→ The task
Return all lines of the records that contain the word "steps".

→ Provided entries
This design comes from an exercise in tuning for small area, a short achievable clock period and few clock cycles on the open sky130 flow, not from production work.
At most, simulation tests tie the RTL to the original design; equivalence was not proved.
No activity file was given, so power comes from the tool's default toggle rates.

== run A ==
// ccb
module ccb (
    input  wire         clk,
    input  wire         rst,
    input  wire         cmd_valid,
    output reg          cmd_ready,
    input  wire [31:0]  cmd_data,
    output reg          rsp_valid,
    output reg  [2:0]   rsp_status,
    output reg  [31:0]  rsp_value,
    input  wire         edge_valid,
    input  wire [31:0]  edge_data,
    input  wire [29:0]  pin_i,
    input  wire [63:0]  time_i,
    output reg          ev_valid,
    output reg          ev_pulse,
    output reg  [2:0]   ev_ch,
    output reg  [15:0]  ev_val,
    output wire [127:0] duty_o,
    output reg  [29:0]  pin_oe,
    output reg  [89:0]  pin_ch,
    output wire         err_o
);
Settings: LEC_CHECK=0, ABC_CLOCK_PERIOD_IN_PS=3000, CAP_MARGIN=20, CELL_PAD_IN_SITES_DETAIL_PLACEMENT=1, CELL_PAD_IN_SITES_GLOBAL_PLACEMENT=1, CORE_MARGIN=2, CORE_UTILIZATION=40, SLEW_MARGIN=20; clock period 14.0 ns.
standard.sh (not shown) runs the stock make flow with config.mk's settings and CLKGATE_MAP_FILE= SYNTH_SCRIPT=/design/flow/synth_recipe.tcl, a recipe that flattens the netlist after the stock synthesis.
==> flow/flow/run.sh <==
#!/bin/bash
# Standard layout, with timing repair aimed well below the design's period
# and plain buffers (instead of delay cells) on the ports.
set -euo pipefail
bash standard.sh SETUP_SLACK_MARGIN=9 "BUFFER_PORTS_ARGS=-buffer_cell sky130_fd_sc_hd__buf_2" finish > standard_flow.log 2>&1
Run A went all the way through the flow, and no timing, DRC or antenna check failed.
Testbench counts of run A, summed over its fixed seeds: cycles 30,149.
diff inputs: run A => run B
Settings: TNS_END_PERCENT now 10, previously not set; CTS_BUF_LIST now sky130_fd_sc_hd__clkbuf_8, previously not set.
==> flow/flow/run.sh <==
#!/bin/bash
# Standard layout, with timing repair aimed well below the design's period
# and plain buffers (instead of delay cells) on the ports.
set -euo pipefail
bash standard.sh SETUP_SLACK_MARGIN=9.5 "BUFFER_PORTS_ARGS=-buffer_cell sky130_fd_sc_hd__buf_2" finish > standard_flow.log 2>&1
==> comparison <==
- From run A to run B the numbers moved as follows: worst slew slack as a fraction of its limit climbed 2.6 points, internal power of the cells dropped 380 uW.
- Via count delta for run B relative to run A: 381 higher
- Compared with run A, run B shows a higher design area.
- Run B ends up with a final setup slack of the worst path that is 0.38 ns higher than in run A.
- Critical path depth, run B and run A, lower one = run B.
- Run B ended up with a higher final cell count than run A did.
- Run B was carried through to the last stage, and its layout satisfied the timing, design-rule and antenna checks.
- In the reports for run B and run A, the smaller total power belongs to run B.
- Register fraction of the total cell area: higher on run A
- Via count normalized by instance count, run B and run A, higher one = run A.
- As of run B, per-cell routed wire length had fallen by a few percent compared to run A.
> inputs changed (run B -> run C)
Settings: TNS_END_PERCENT removed (was 10).
==> flow/flow/run.sh <==
#!/bin/bash
# Standard layout, with timing repair aimed well below the design's period
# and plain buffers (instead of delay cells) on the ports.
set -euo pipefail
bash standard.sh SETUP_SLACK_MARGIN=9.6 "BUFFER_PORTS_ARGS=-buffer_cell sky130_fd_sc_hd__buf_2" finish > standard_flow.log 2>&1
Results
Compared with run B, run C shows a higher clock latency reported for the late side of the worst-skew pair. Looking at clock skew, run C sits 0.033 ns above run B. Total power after layout of run C is on par with run B. Setup slack: run C more than run B. Run C against run B: total number of vias saw an increase; number of multi-input combinational cells in the layout saw little to no change.
Edits applied to the flow inputs when going from run C to run D:
==> flow/flow/run.sh <==
#!/bin/bash
# Standard layout, with timing repair aimed well below the design's period
# and plain buffers (instead of delay cells) on the ports.
set -euo pipefail
bash standard.sh SETUP_SLACK_MARGIN=9.5 "BUFFER_PORTS_ARGS=-buffer_cell sky130_fd_sc_hd__buf_2" finish > standard_flow.log 2>&1
--- outcome ---
Non-clock buffer total of the final layout in run D is about 9% lower than in run C
Compared with run C, in run D total power density per cell area saw an increase; utilization saw a decrease.
Compared with run C, in run D worst setup slack dropped 0.025 ns; final cell area excluding filler cells decreased 1.2%; post-detailed-placement half-perimeter wirelength rose by 0.60%; clock period minus worst slack rose 0.025 ns.

* * *

ccb, a different RTL version from the one above (not shown whole).
Size: roughly 6900 cells after synthesis, ~1100 flip-flops, about 470 I/O pins, roughly 68000 um2 of cells after synthesis.
Settings: LEC_CHECK=0, ABC_CLOCK_PERIOD_IN_PS=3000, CAP_MARGIN=20, CELL_PAD_IN_SITES_DETAIL_PLACEMENT=1, CELL_PAD_IN_SITES_GLOBAL_PLACEMENT=1, CORE_MARGIN=2, CORE_UTILIZATION=40, CTS_BUF_LIST=sky130_fd_sc_hd__clkbuf_8, SLEW_MARGIN=20; clock period 14.0 ns.
==> flow/flow/run.sh <==
#!/bin/bash
# Standard layout, with timing repair aimed well below the design's period
# and plain buffers (instead of delay cells) on the ports.
set -euo pipefail
bash standard.sh SETUP_SLACK_MARGIN=9 "BUFFER_PORTS_ARGS=-buffer_cell sky130_fd_sc_hd__buf_2" finish > standard_flow.log 2>&1
Testbench counts at the start, summed over its fixed seeds: cycles 30,149.
==> next run, changes <==
- CTS_BUF_LIST: sky130_fd_sc_hd__clkbuf_8 -> unset
=>
- count of clock-buffer cells in the layout fell by 53
- final area went up by 0.98%
- sequential power barely changes
- via count fell by 0.63%
- sequential share of layout area went down by 0.35 points
- setup slack gets worse by 0.0033 ns
- area after synthesis does not change
- routed wire length stays flat
- combinational power barely changes
- worst hold slack is about the same
- non-clock buffer count went up by 16

* * *

Setup of the previous run:
Another version of the RTL of ccb (not shown whole).
For scale: ~65000 sq um of cells after synthesis.
// ccb
module ccb (
    input  wire         clk,
    input  wire         rst,
    input  wire         cmd_valid,
    output reg          cmd_ready,
    input  wire [31:0]  cmd_data,
    output reg          rsp_valid,
    output reg  [2:0]   rsp_status,
    output reg  [31:0]  rsp_value,
    input  wire         edge_valid,
    input  wire [31:0]  edge_data,
    input  wire [29:0]  pin_i,
    input  wire [63:0]  time_i,
    output reg          ev_valid,
    output reg          ev_pulse,
    output reg  [2:0]   ev_ch,
    output reg  [15:0]  ev_val,
    output wire [127:0] duty_o,
    output reg  [29:0]  pin_oe,
    output reg  [89:0]  pin_ch,
    output wire         err_o
);
clock: 14.0 ns
lec_check: 0
abc_clock_period_in_ps: 3000
cap_margin: 20
cell_pad_in_sites_detail_placement: 1
cell_pad_in_sites_global_placement: 1
core_margin: 2
core_utilization: 40
setup_slack_margin: 1.0
slew_margin: 20
run.sh (not shown) runs the stock make flow with config.mk's settings and CLKGATE_MAP_FILE= SYNTH_SCRIPT=/design/flow/synth_recipe.tcl, a recipe that flattens the netlist after the stock synthesis.
Stock flow here: none of the scripts above is used.
#### Input delta (the current run over the previous run)
# the previous run
export LEC_CHECK = 0
export ABC_CLOCK_PERIOD_IN_PS = 3000
export CAP_MARGIN = 20
export CELL_PAD_IN_SITES_DETAIL_PLACEMENT = 1
export CELL_PAD_IN_SITES_GLOBAL_PLACEMENT = 1
export CORE_MARGIN = 2
export CORE_UTILIZATION = 40
export SETUP_SLACK_MARGIN = 1.0
export SLEW_MARGIN = 20
create_clock -name core_clock -period 14.0 [get_ports {clk}]
# the current run
export LEC_CHECK = 0
export ABC_CLOCK_PERIOD_IN_PS = 3000
export CAP_MARGIN = 20
export CELL_PAD_IN_SITES_DETAIL_PLACEMENT = 1
export CELL_PAD_IN_SITES_GLOBAL_PLACEMENT = 1
export CORE_MARGIN = 2
export CORE_UTILIZATION = 40
export SLEW_MARGIN = 20
create_clock -name core_clock -period 14.0 [get_ports {clk}]
==> flow/flow/run.sh (new file) <==
#!/bin/bash
# Standard layout, with timing repair aimed well below the design's period.
set -euo pipefail
bash standard.sh SETUP_SLACK_MARGIN=8 finish > standard_flow.log 2>&1
==> flow/standard.sh (new file) <==
#!/bin/bash
# synth_recipe.tcl (not shown) runs the flow's synth.tcl, then flattens the netlist and writes it again
# the make line also repeats each setting of config.mk as NAME=value (left out here)
make -C /OpenROAD-flow-scripts/flow DESIGN_CONFIG=/design/flow/config.mk WORK_HOME=/design/flow/orfs CLKGATE_MAP_FILE= SYNTH_SCRIPT=/design/flow/synth_recipe.tcl "${@:-finish}"
removed: flow/run.sh
--- outcome ---
The previous run was smaller in final cell area than the current run.
The critical path endpoint comes out ev_val[5]$_SDFFE_PP0P_ in one run and ev_val[4]$_SDFFE_PP0P_ in the other, namely in the current run and the previous run respectively.
Compared with the previous run, in the current run total buffers and inverters traversed by the critical path higher; via count of the first global-routing pass higher; part of the power in the clock network roughly the same; clock group total power roughly the same.
Re total inserted antenna cells: the current run is 3 up on the previous run.
The relative contribution of sequential cells to total power in the current run sits 0.2 points below the value recorded for the previous run.
The previous run → the current run: clock buffer instance count of the final layout now smaller; power now larger; cell count after placement comparable; total detailed-routing wirelength comparable.
Function was not checked in any run of this note: the RTL went through the layout flow alone.

* * *

Another version of the RTL of ccb (not shown whole).
Size in the first run: about 470 I/O pins.
clock: 14.0 ns
lec_check: 0
abc_clock_period_in_ps: 3000
cap_margin: 20
cell_pad_in_sites_detail_placement: 1
cell_pad_in_sites_global_placement: 1
core_margin: 2
core_utilization: 40
cts_buf_list: sky130_fd_sc_hd__clkbuf_8
slew_margin: 20
standard.sh (not shown) runs the stock make flow with config.mk's settings and CLKGATE_MAP_FILE= SYNTH_SCRIPT=/design/flow/synth_recipe.tcl, a recipe that flattens the netlist after the stock synthesis.
==> flow/flow/run.sh <==
#!/bin/bash
# Standard layout, with timing repair aimed well below the design's period
# and plain buffers (instead of delay cells) on the ports.
set -euo pipefail
bash standard.sh SETUP_SLACK_MARGIN=9.8 "BUFFER_PORTS_ARGS=-buffer_cell sky130_fd_sc_hd__buf_2" finish > standard_flow.log 2>&1
Then changed:
==> flow/flow/run.sh (replaced) <==
#!/bin/bash
# Standard layout, with timing repair aimed well below the design's period
# and plain buffers (instead of delay cells) on the ports.
set -euo pipefail
bash standard.sh SETUP_SLACK_MARGIN=9.5 "BUFFER_PORTS_ARGS=-buffer_cell sky130_fd_sc_hd__buf_2" finish > standard_flow.log 2>&1
Result: Final area falls by a few percent. Power falls slightly. Worst setup slack degrades by 80 ps. First-iteration DRC count falls by a little under a tenth.
Function was not checked in any run of this note: the RTL went through the layout flow alone.

what the ideal ports hide:
In the flow no input, the clock included, has a driving cell. The finished layouts below were timed again as built, in two steps. Step 1 sets driving cells, clkbuf_16 on the clock port and buf_2 on the other inputs (assumed; they add their load-dependent delay and slew). Step 2 times the ports against the registers' clock, not the clock port: input delays grow and output delays shrink by t, the midpoint of the rising clock arrivals with the driver on. Three values: ideal, step 1, step 2; two values: the first two.
| run | t (ns) | setup WS [ns] | worst setup path after step 2 | slew at the worst register clock pin (ns) | cell pins on the clock port's net |
|---|---|---|---|---|---|
| run A | 0.887 | 9.019 / 9.024 / 8.137 | input to register | 0.07 / 0.07 | 1 |
| run B | 1.067 | 9.401 / 9.376 / 8.368 | input to register | 0.08 / 0.08 | 1 |
| run C | 1.082 | 9.488 / 9.392 / 8.534 | input to register | 0.07 / 0.07 | 1 |
| run D | 1.050 | 9.462 / 9.376 / 8.401 | input to register | 0.07 / 0.07 | 1 |
| the first run of note 2 | 1.078 | 9.051 / 9.083 / 8.005 | input to register | 0.07 / 0.07 | 1 |
| the second run of note 2 | 0.899 | 9.047 / 9.048 / 8.150 | input to register | 0.07 / 0.07 | 1 |
| the previous run | 0.860 | 6.309 / 6.309 / 6.309 | register to register | 0.08 / 0.08 | 1 |
| the current run | 0.843 | 7.957 / 7.929 / 7.192 | input to register | 0.07 / 0.07 | 1 |
| the first run of note 4 | 1.079 | 9.479 / 9.383 / 8.541 | input to register | 0.07 / 0.07 | 1 |
| the second run of note 4 | 1.079 | 9.399 / 9.387 / 8.387 | input to register | 0.08 / 0.08 | 1 |
After both steps setup and hold are still met in every run listed. For run D, which loses most, drivers alone change the setup slack by -0.086 ns; drivers and shift together by -1.061 ns.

→ Solution to this problem
In the flow no input, the clock included, has a driving cell. The finished layouts below were timed again as built, in two steps. Step 1 sets driving cells, clkbuf_16 on the clock port and buf_2 on the other inputs (assumed; they add their load-dependent delay and slew). Step 2 times the ports against the registers' clock, not the clock port: input delays grow and output delays shrink by t, the midpoint of the rising clock arrivals with the driver on. Three values: ideal, step 1, step 2; two values: the first two.
After both steps setup and hold are still met in every run listed. For run D, which loses most, drivers alone change the setup slack by -0.086 ns; drivers and shift together by -1.061 ns.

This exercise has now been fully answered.